+++ Input records

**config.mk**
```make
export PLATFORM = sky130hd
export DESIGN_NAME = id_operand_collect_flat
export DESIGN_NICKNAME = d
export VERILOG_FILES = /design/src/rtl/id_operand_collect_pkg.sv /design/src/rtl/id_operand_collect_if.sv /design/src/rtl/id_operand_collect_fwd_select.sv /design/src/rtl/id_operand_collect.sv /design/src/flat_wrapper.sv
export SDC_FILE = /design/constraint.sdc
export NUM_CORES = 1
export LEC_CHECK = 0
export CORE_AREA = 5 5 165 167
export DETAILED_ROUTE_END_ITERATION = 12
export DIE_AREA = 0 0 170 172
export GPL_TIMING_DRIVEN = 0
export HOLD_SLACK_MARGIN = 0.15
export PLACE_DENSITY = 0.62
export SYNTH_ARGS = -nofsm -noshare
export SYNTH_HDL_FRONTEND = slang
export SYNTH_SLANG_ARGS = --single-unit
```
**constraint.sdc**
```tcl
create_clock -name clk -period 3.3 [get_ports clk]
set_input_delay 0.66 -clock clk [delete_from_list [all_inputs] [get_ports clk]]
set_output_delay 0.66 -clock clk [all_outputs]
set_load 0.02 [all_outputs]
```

++++++
+++ Input records

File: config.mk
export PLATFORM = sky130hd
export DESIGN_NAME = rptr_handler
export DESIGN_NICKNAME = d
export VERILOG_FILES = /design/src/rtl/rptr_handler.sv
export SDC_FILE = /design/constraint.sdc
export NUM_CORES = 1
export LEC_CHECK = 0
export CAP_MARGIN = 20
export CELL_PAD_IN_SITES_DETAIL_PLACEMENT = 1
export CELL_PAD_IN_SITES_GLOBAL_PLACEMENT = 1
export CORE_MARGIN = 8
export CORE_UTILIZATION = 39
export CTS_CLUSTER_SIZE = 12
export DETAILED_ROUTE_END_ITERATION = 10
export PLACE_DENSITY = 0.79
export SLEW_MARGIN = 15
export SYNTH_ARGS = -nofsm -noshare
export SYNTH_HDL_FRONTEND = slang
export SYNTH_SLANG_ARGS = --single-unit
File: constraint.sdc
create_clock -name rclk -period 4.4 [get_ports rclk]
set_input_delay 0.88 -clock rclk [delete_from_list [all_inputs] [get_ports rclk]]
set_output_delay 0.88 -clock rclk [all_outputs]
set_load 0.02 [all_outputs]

++++++

### Exercise goal
Within the listing above, find every line containing the string "constraint" and return it.

### Reply to the task
export SDC_FILE = /design/constraint.sdc
**constraint.sdc**
export SDC_FILE = /design/constraint.sdc
File: constraint.sdc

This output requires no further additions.